Holy crow does GNOME 3 ever blow!

I should have expected this, but it seems that GNOME 3 no longer supports Virtualbox, since none of the distros I have tried could actually start the GNOME 3 desktop, even with 128 MB VRAM (max in VBox) and 3D acceleration enabled. Frankly I think this is ridiculous.

After we install this on a machine that CAN run the GNOME 3 desktop, we can see that there have obviously been a few changes:
- There are no visible controls for anything.
- There are no icons on the desktop (and you can't add them either).
- There are no quick links to launch programs.
- There is no right-click context menu.
- There are no visible menus period.
Sound familiar? Good, because it should.

Clicking on the date pops up this calendar.
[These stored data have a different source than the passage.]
## src/adc_cfg_defs.svh

```systemverilog
// Register offsets, field positions, reset values and pattern words
// Assumes inclusion by bare name from the register bank design files
`ifndef ADC_CFG_DEFS_SVH
`define ADC_CFG_DEFS_SVH

// Serial write word
`define WORD_BITS        24
`define ADDR_BITS        8
`define DATA_BITS        16
`define BIT_CNT_LAST     5'h17

// Register offsets
`define ADDR_BANK_CTRL   8'h00
`define ADDR_POWER_OUT   8'h01
`define ADDR_PATTERN     8'h02
`define ADDR_SERIALIZER  8'h03
`define ADDR_FORMAT      8'h04
`define ADDR_USER_WORD   8'h05
`define ADDR_FRONT_END   8'h07

// Address 0 fields
`define BIT_SOFT_RESET   0
`define BIT_CURVE_BANK   2
// Address 1 fields
`define BIT_QUICK_SLEEP  10
`define LANE_SLEEP_HI    9
`define LANE_SLEEP_LO    2
`define BIT_OUT_DISABLE  1
`define BIT_CHIP_SLEEP   0
// Address 2 fields
`define PATTERN_HI       15
`define PATTERN_LO       13
`define BIT_AVERAGE      11
`define PAIR_SLEEP_HI    10
`define PAIR_SLEEP_LO    3
// Address 3 fields
`define SER_FACTOR_HI    14
`define SER_FACTOR_LO    13
`define BIT_GAIN_EN      12
`define BIT_OFFSET_EN    8
// Address 4 fields
`define BIT_CODING       3
// Address 5 fields
`define USER_WORD_HI     13
`define USER_WORD_LO     0
// Address 7 fields
`define BIT_LOW_NOISE    10
`define SELF_TEST_HI     8
`define SELF_TEST_LO     7
`define ANTIALIAS_HI     3
`define ANTIALIAS_LO     2
`define BIT_COUPLING     1

// Reset values
`define RST_LANE_MASK    8'h00
`define RST_PATTERN      3'h0
`define RST_SER_FACTOR   2'h0
`define RST_USER_WORD    14'h0000
`define RST_TWO_BITS     2'h0

// Pattern words
`define SYNC_WORD        14'h3F80
`define DESKEW_WORD      14'h2AAA
`define TOGGLE_WORD_A    14'h2AAA
`define TOGGLE_WORD_B    14'h1555
`define ONES_WORD        14'h3FFF
`define ZERO_WORD        14'h0000

`endif

```

## src/adc_cfg_pkg.sv

```systemverilog
// Types shared by the configuration bank and its test bench
// Assumes nothing beyond a SystemVerilog compiler
package adc_cfg_pkg;

   typedef enum logic [2:0] {
      PAT_NORMAL = 3'b000,
      PAT_SYNC   = 3'b001,
      PAT_DESKEW = 3'b010,
      PAT_CUSTOM = 3'b011,
      PAT_ONES   = 3'b100,
      PAT_TOGGLE = 3'b101,
      PAT_ZEROS  = 3'b110,
      PAT_RAMP   = 3'b111
   } pattern_mode_t;

   typedef logic [13:0] lane_word_t;

endpackage : adc_cfg_pkg

```

## src/adc_output_config_bank.sv

```systemverilog
// Configuration bank for power, output, pattern, format and front-end settings
// Assumes sample stream from the converters and per-channel gain and offset
// Notes on behaviour
// - Standby bit set puts the device in fast-recovery standby.
// - Per-channel power-down bits sleep a channel; its output word is zero.
// - Output-disable bit set turns the data outputs off.
// - Global power-down bit set puts the chip in slow-recovery sleep.
// - Three-bit code selects normal, sync, deskew, custom, ones, toggle, zeros, ramp.
// - Averaging bit set outputs the mean of the current and previous samples.
// - Eight bits power down the eight output pairs individually.
// - Two-bit code sets serialization factor: 12x, 10x, 16x, 14x.
// - Digital gain applied only while its enable bit is set.
// - Offset subtracted only while its enable bit is set.
// - Format bit: zero two's complement, one offset binary.
// - Fourteen-bit custom word is sent while pattern code is 011.
// - Noise-mode bit: zero low power, one low noise.
// - Two-bit self-test code: 01 gives 100 mV, 11 gives 150 mV.
// - Self-test forces coupling select to one, restoring it afterwards.
// - Two-bit filter corner select: 14, 10, 7.5 MHz; 11 unused.
// - Write word is 8 address bits then 16 data; tail dropped.
// - Hardware pin or self-clearing software bit zeroes every configuration register; the sample path registers are not reset.
`timescale 1ns/100ps
`default_nettype none
`include "adc_cfg_defs.svh"

module adc_output_config_bank (
   // Clock and reset
   input  wire logic         clk,
   input  wire logic         srst,
   // Serial programming pins
   input  wire logic         hw_reset_pin,
   input  wire logic         serial_clk,
   input  wire logic         serial_select_n,
   input  wire logic         serial_in,
   // Converter sample stream
   input  wire logic         sample_valid,
   input  wire logic [2:0]   sample_chan,
   input  wire logic [11:0]  sample_data,
   input  wire logic [4:0]   gain_code,
   input  wire logic [7:0]   offset_value,
   // Power, analog, bank and serializer controls
   output logic              quick_sleep,
   output logic [7:0]        lane_sleep_mask,
   output logic              chip_sleep,
   output logic              curve_bank_select,
   output logic              low_noise_mode,
   output logic [1:0]        self_test_level,
   output logic [1:0]        antialias_corner_select,
   output logic              coupling_select,
   output logic [1:0]        serializer_factor,
   output logic [4:0]        bits_per_sample,
   // Serial data lanes
   output logic              lane_valid,
   output logic [2:0]        lane_chan,
   output logic [13:0]       lane_word,
   output logic [7:0]        lane_pair_enable
);

   logic                        wr_valid;
   logic [`ADDR_BITS-1:0]       wr_addr;
   logic [`DATA_BITS-1:0]       wr_data;
   logic [2:0]                  rst_sync;
   logic                        hw_rst_filt;
   logic                        soft_rst;
   logic                        bank_rst;
   logic                        gp_write;
   logic                        output_disable;
   adc_cfg_pkg::pattern_mode_t  pattern_mode;
   logic                        average_enable;
   logic [7:0]                  output_pair_sleep_mask;
   logic                        gain_enable;
   logic                        offset_enable;
   logic                        number_coding_select;
   logic [13:0]                 user_word;
   logic                        coupling_stored;
   logic signed [13:0]          held_sample;
   logic [13:0]                 ramp_count;
   logic                        toggle_phase;
   logic signed [13:0]          v_offset;
   logic signed [20:0]          v_gain_full;
   logic signed [13:0]          v_gain;
   logic signed [14:0]          v_avg;
   logic [11:0]                 v_sat;
   logic [13:0]                 normal_word;
   logic [13:0]                 next_lane_word;

   serial_write_rx u_rx (
      .clk             (clk),
      .srst            (srst),
      .serial_clk      (serial_clk),
      .serial_select_n (serial_select_n),
      .serial_in       (serial_in),
      .wr_valid        (wr_valid),
      .wr_addr         (wr_addr),
      .wr_data         (wr_data)
   );

   // Reset pin is asynchronous to clk
   always_ff @(posedge clk) begin
      if (srst) begin
         rst_sync    <= 3'h0;
         hw_rst_filt <= 1'b0;
      end else begin
         rst_sync <= {rst_sync[1:0], hw_reset_pin};
         if (rst_sync[1] == rst_sync[2]) begin
            hw_rst_filt <= rst_sync[2];
         end
      end
   end

   // Software reset lasts one cycle, then the bit reads back as zero
   always_ff @(posedge clk) begin
      if (srst) begin
         soft_rst <= 1'b0;
      end else begin
         soft_rst <= wr_valid && (wr_addr == `ADDR_BANK_CTRL)
                     && wr_data[`BIT_SOFT_RESET] && !soft_rst;
      end
   end

   assign bank_rst = srst | hw_rst_filt | soft_rst;
   // Writes to shared addresses are ignored while the curve bank is selected
   assign gp_write = wr_valid && !curve_bank_select;

   always_ff @(posedge clk) begin
      if (bank_rst) begin
         curve_bank_select <= 1'b0;
      end else if (wr_valid && wr_addr == `ADDR_BANK_CTRL) begin
         curve_bank_select <= wr_data[`BIT_CURVE_BANK];
      end
   end

   // Unused bits are not stored, so written ones there have no effect
   always_ff @(posedge clk) begin
      if (bank_rst) begin
         quick_sleep     <= 1'b0;
         lane_sleep_mask <= `RST_LANE_MASK;
         output_disable  <= 1'b0;
         chip_sleep      <= 1'b0;
      end else if (gp_write && wr_addr == `ADDR_POWER_OUT) begin
         quick_sleep     <= wr_data[`BIT_QUICK_SLEEP];
         lane_sleep_mask <= wr_data[`LANE_SLEEP_HI:`LANE_SLEEP_LO];
         output_disable  <= wr_data[`BIT_OUT_DISABLE];
         chip_sleep      <= wr_data[`BIT_CHIP_SLEEP];
      end
   end

   always_ff @(posedge clk) begin
      if (bank_rst) begin
         pattern_mode           <= adc_cfg_pkg::PAT_NORMAL;
         average_enable         <= 1'b0;
         output_pair_sleep_mask <= `RST_LANE_MASK;
      end else if (gp_write && wr_addr == `ADDR_PATTERN) begin
         pattern_mode <= adc_cfg_pkg::pattern_mode_t'(wr_data[`PATTERN_HI:`PATTERN_LO]);
         average_enable         <= wr_data[`BIT_AVERAGE];
         output_pair_sleep_mask <= wr_data[`PAIR_SLEEP_HI:`PAIR_SLEEP_LO];
      end
   end

   always_ff @(posedge clk) begin
      if (bank_rst) begin
         serializer_factor <= `RST_SER_FACTOR;
         gain_enable       <= 1'b0;
         offset_enable     <= 1'b0;
      end else if (gp_write && wr_addr == `ADDR_SERIALIZER) begin
         serializer_factor <= wr_data[`SER_FACTOR_HI:`SER_FACTOR_LO];
         gain_enable       <= wr_data[`BIT_GAIN_EN];
         offset_enable     <= wr_data[`BIT_OFFSET_EN];
      end
   end

   always_ff @(posedge clk) begin
      if (bank_rst) begin
         number_coding_select <= 1'b0;
         user_word            <= `RST_USER_WORD;
      end else if (gp_write && wr_addr == `ADDR_FORMAT) begin
         number_coding_select <= wr_data[`BIT_CODING];
      end else if (gp_write && wr_addr == `ADDR_USER_WORD) begin
         user_word <= wr_data[`USER_WORD_HI:`USER_WORD_LO];
      end
   end

   always_ff @(posedge clk) begin
      if (bank_rst) begin
         low_noise_mode          <= 1'b0;
         self_test_level         <= `RST_TWO_BITS;
         antialias_corner_select <= `RST_TWO_BITS;
         coupling_stored         <= 1'b0;
      end else if (gp_write && wr_addr == `ADDR_FRONT_END) begin
         low_noise_mode          <= wr_data[`BIT_LOW_NOISE];
         self_test_level         <= wr_data[`SELF_TEST_HI:`SELF_TEST_LO];
         antialias_corner_select <= wr_data[`ANTIALIAS_HI:`ANTIALIAS_LO];
         coupling_stored         <= wr_data[`BIT_COUPLING];
      end
   end

   // Stored value is kept untouched, so leaving self-test restores it
   always_ff @(posedge clk) begin
      if (bank_rst) begin
         coupling_select <= 1'b0;
         bits_per_sample <= 5'h0C;
      end else begin
         coupling_select <= self_test_level[0] | coupling_stored;
         unique case (serializer_factor)
            2'b00: bits_per_sample <= 5'h0C;
            2'b01: bits_per_sample <= 5'h0A;
            2'b10: bits_per_sample <= 5'h10;
            2'b11: bits_per_sample <= 5'h0E;
         endcase
      end
   end

   function automatic logic [11:0] sat12(input logic signed [14:0] x);
      if (x > 15'sd2047) begin
         sat12 = 12'h7FF;
      end else if (x < -15'sd2048) begin
         sat12 = 12'h800;
      end else begin
         sat12 = x[11:0];
      end
   endfunction : sat12

   // Gain is linear 1 + code/32, close to 0.2 dB steps up to 6 dB
   always_comb begin
      v_offset = {{2{sample_data[11]}}, sample_data}
                 - (offset_enable ? {6'h00, offset_value} : 14'h0000);
      v_gain_full = v_offset * $signed({2'b01, gain_code});
      v_gain = gain_enable ? v_gain_full[18:5] : v_offset;
      v_avg = average_enable ? 15'((16'(v_gain) + 16'(held_sample)) >>> 1)
                             : 15'(v_gain);
      v_sat = sat12(v_avg);
      normal_word = {v_sat[11] ^ number_coding_select, v_sat[10:0], 2'b00};
   end

   always_comb begin
      unique case (pattern_mode)
         adc_cfg_pkg::PAT_NORMAL: next_lane_word = normal_word;
         adc_cfg_pkg::PAT_SYNC:   next_lane_word = `SYNC_WORD;
         adc_cfg_pkg::PAT_DESKEW: next_lane_word = `DESKEW_WORD;
         adc_cfg_pkg::PAT_CUSTOM: next_lane_word = user_word;
         adc_cfg_pkg::PAT_ONES:   next_lane_word = `ONES_WORD;
         adc_cfg_pkg::PAT_TOGGLE: next_lane_word = toggle_phase ? `TOGGLE_WORD_B
                                                                : `TOGGLE_WORD_A;
         adc_cfg_pkg::PAT_ZEROS:  next_lane_word = `ZERO_WORD;
         adc_cfg_pkg::PAT_RAMP:   next_lane_word = ramp_count;
      endcase
      if (lane_sleep_mask[sample_chan] || output_pair_sleep_mask[sample_chan]
          || output_disable) begin
         next_lane_word = `ZERO_WORD;
      end
   end

   // Sample path keeps running through register changes and pin or software resets
   always_ff @(posedge clk) begin
      if (srst) begin
         lane_valid   <= 1'b0;
         lane_chan    <= 3'h0;
         lane_word    <= `ZERO_WORD;
         held_sample  <= '0;
         ramp_count   <= 14'h0000;
         toggle_phase <= 1'b0;
      end else begin
         lane_valid <= sample_valid;
         if (sample_valid) begin
            lane_chan    <= sample_chan;
            lane_word    <= next_lane_word;
            held_sample  <= v_gain;
            ramp_count   <= ramp_count + 14'h0001;
            toggle_phase <= ~toggle_phase;
         end
      end
   end

   always_ff @(posedge clk) begin
      if (srst) begin
         lane_pair_enable <= 8'h00;
      end else begin
         lane_pair_enable <= ~output_pair_sleep_mask & {8{~output_disable}};
      end
   end

   property p_soft_reset_clears;
      @(posedge clk) disable iff (srst)
      soft_rst |=> !chip_sleep && !quick_sleep && (user_word == 14'h0000) && !soft_rst;
   endproperty
   a_soft_reset_clears: assert property (p_soft_reset_clears) else $error("soft reset left state");

   property p_power_write;
      @(posedge clk) disable iff (srst)
      (wr_valid && !curve_bank_select && wr_addr == 8'h01 && !hw_rst_filt && !soft_rst)
      |=> (chip_sleep == $past(wr_data[0])) && (quick_sleep == $past(wr_data[10]))
          && (lane_sleep_mask == $past(wr_data[9:2]));
   endproperty
   a_power_write: assert property (p_power_write) else $error("power write lost");

   property p_bank_blocks;
      @(posedge clk) disable iff (srst)
      (wr_valid && curve_bank_select && wr_addr == 8'h05 && !hw_rst_filt && !soft_rst)
      |=> $stable(user_word);
   endproperty
   a_bank_blocks: assert property (p_bank_blocks) else $error("write leaked past bank select");

   property p_self_test_coupling;
      @(posedge clk) disable iff (bank_rst)
      self_test_level[0] ##1 self_test_level[0] |-> coupling_select;
   endproperty
   a_self_test_coupling: assert property (p_self_test_coupling) else $error("coupling not forced");

   property p_coupling_restore;
      @(posedge clk) disable iff (bank_rst)
      (!self_test_level[0]) [*2] |-> (coupling_select == $past(coupling_stored));
   endproperty
   a_coupling_restore: assert property (p_coupling_restore) else $error("coupling not restored");

   property p_custom_word;
      @(posedge clk) disable iff (srst)
      (sample_valid && pattern_mode == adc_cfg_pkg::PAT_CUSTOM && !output_disable
       && !lane_sleep_mask[sample_chan] && !output_pair_sleep_mask[sample_chan])
      |=> lane_word == $past(user_word);
   endproperty
   a_custom_word: assert property (p_custom_word) else $error("custom word not sent");

   property p_lane_sleep_zero;
      @(posedge clk) disable iff (srst)
      (sample_valid && lane_sleep_mask[sample_chan]) |=> lane_valid && lane_word == 14'h0000;
   endproperty
   a_lane_sleep_zero: assert property (p_lane_sleep_zero) else $error("slept channel not zero");

   property p_disable_pairs;
      @(posedge clk) disable iff (srst)
      output_disable ##1 output_disable |-> lane_pair_enable == 8'h00;
   endproperty
   a_disable_pairs: assert property (p_disable_pairs) else $error("outputs not disabled");

   property p_ser_factor;
      @(posedge clk) disable iff (bank_rst)
      (serializer_factor == 2'b10) [*2] |-> bits_per_sample == 5'h10;
   endproperty
   a_ser_factor: assert property (p_ser_factor) else $error("serialization factor wrong");

endmodule : adc_output_config_bank
`default_nettype wire

```

## src/serial_write_rx.sv

```systemverilog
// Three-wire serial write receiver: 8-bit address then 16 data bits
// Assumes pins asynchronous to clk and serial clock well below clk/4
`timescale 1ns/100ps
`default_nettype none
`include "adc_cfg_defs.svh"

module serial_write_rx (
   // Clock and reset
   input  wire logic                    clk,
   input  wire logic                    srst,
   // Serial pins
   input  wire logic                    serial_clk,
   input  wire logic                    serial_select_n,
   input  wire logic                    serial_in,
   // Decoded writes
   output logic                         wr_valid,
   output logic [`ADDR_BITS-1:0]        wr_addr,
   output logic [`DATA_BITS-1:0]        wr_data
);

   logic [2:0]              sync1;
   logic [2:0]              sync2;
   logic [2:0]              sync3;
   logic [2:0]              pin_filt;
   logic                    sclk_prev;
   logic [4:0]              bit_count;
   logic [`WORD_BITS-2:0]   shift;
   logic                    sclk_rise;
   logic [`WORD_BITS-1:0]   next_word;

   // Three stages; bit 1 (select) idles high
   always_ff @(posedge clk) begin
      if (srst) begin
         sync1 <= 3'h2;
         sync2 <= 3'h2;
         sync3 <= 3'h2;
      end else begin
         sync1 <= {serial_in, serial_select_n, serial_clk};
         sync2 <= sync1;
         sync3 <= sync2;
      end
   end

   // A level counts once the second and third stage agree
   genvar gi;
   generate
      for (gi = 0; gi < 3; gi++) begin : g_filt
         always_ff @(posedge clk) begin
            if (srst) begin
               pin_filt[gi] <= (gi == 1);
            end else if (sync2[gi] == sync3[gi]) begin
               pin_filt[gi] <= sync3[gi];
            end
         end
      end
   endgenerate

   assign sclk_rise = pin_filt[0] & ~sclk_prev;
   assign next_word = {shift, pin_filt[2]};

   always_ff @(posedge clk) begin
      if (srst) begin
         sclk_prev <= 1'b0;
      end else begin
         sclk_prev <= pin_filt[0];
      end
   end

   // Partial word dropped when select rises
   always_ff @(posedge clk) begin
      if (srst || pin_filt[1]) begin
         bit_count <= 5'h00;
         shift     <= '0;
      end else if (sclk_rise) begin
         shift     <= next_word[`WORD_BITS-2:0];
         bit_count <= (bit_count == `BIT_CNT_LAST) ? 5'h00 : bit_count + 5'h01;
      end
   end

   always_ff @(posedge clk) begin
      if (srst) begin
         wr_valid <= 1'b0;
         wr_addr  <= '0;
         wr_data  <= '0;
      end else begin
         wr_valid <= sclk_rise && !pin_filt[1] && (bit_count == `BIT_CNT_LAST);
         if (sclk_rise && !pin_filt[1] && (bit_count == `BIT_CNT_LAST)) begin
            wr_addr <= next_word[`WORD_BITS-1:`DATA_BITS];
            wr_data <= next_word[`DATA_BITS-1:0];
         end
      end
   end

   property p_word_len;
      @(posedge clk) disable iff (srst)
      wr_valid |-> ($past(bit_count) == `BIT_CNT_LAST) && (bit_count == 5'h00);
   endproperty
   a_word_len: assert property (p_word_len) else $error("write without 24 bits");

endmodule : serial_write_rx
`default_nettype wire

```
Unfortunately it defaults to displaying in bizarro 24-hour time, but that can be changed and fortunately if you change it to 12-hour you can set the clock in 12-hour time.

There is absolutely no accessibility on the desktop by default. This can be changed through the Universal Access control.
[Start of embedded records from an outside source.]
### config.mk
export PLATFORM = sky130hd
export DESIGN_NAME = bpoc_ctrl
export DESIGN_NICKNAME = d
export VERILOG_FILES = /design/src/include/bpoc_pkg.sv /design/src/rtl/bpoc_ctrl.sv
export SDC_FILE = /design/constraint.sdc
export NUM_CORES = 1
export LEC_CHECK = 0
export ABC_AREA = 1
export BUFFER_PORTS_ARGS = -buffer_cell sky130_fd_sc_hd__buf_4
export CAP_MARGIN = 5
export CORE_MARGIN = 4
export CORE_UTILIZATION = 29
export CTS_CLUSTER_SIZE = 30
export DETAILED_ROUTE_END_ITERATION = 16
export PLACE_DENSITY_LB_ADDON = 0.25
export REMOVE_ABC_BUFFERS = 1
export SKIP_CTS_REPAIR_TIMING = 1
export SLEW_MARGIN = 10
export SYNTH_ARGS = -nofsm -noshare
export SYNTH_HDL_FRONTEND = slang
export SYNTH_SLANG_ARGS = --single-unit
export TNS_END_PERCENT = 1
### constraint.sdc
create_clock -name ref_clk -period 8.3 [get_ports ref_clk]
set_clock_uncertainty 0.1 [all_clocks]
set_input_delay 1.66 -clock ref_clk [delete_from_list [all_inputs] [get_ports ref_clk]]
set_output_delay 1.66 -clock ref_clk [all_outputs]
set_load 0.05 [all_outputs]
So how about we actually try and DO something here?
The way to access your programs is totally non-obvious. There are no real menus anywhere. Normally someone migrating from Windows might hit Super/Win+R but then be brought with nothing since that isn't the key to do that in Linux. Alt+F2 does still work, but this is also completely non-obvious and there isn't much documentation anyways.
However, if you move the mouse into the upper left corner (again this should be fairly familiar), it pops up with this Activities thing. You can also click on Activities and it will do that, but again it is not obvious that you can click on it.
Wait, where are my programs? All we can see here is a bunch of pinned applications (like Firefox and the file manager), some thing with a desktop shoved into the right edge of the screen, and if we had any windows open they would show up in the middle, grouped together in an Exposé fashion. So, now what?
If you take a closer look you can see that this Activities "menu" defaults to showing you Windows. You must click on the Applications "button" and then it will bring you to your applications.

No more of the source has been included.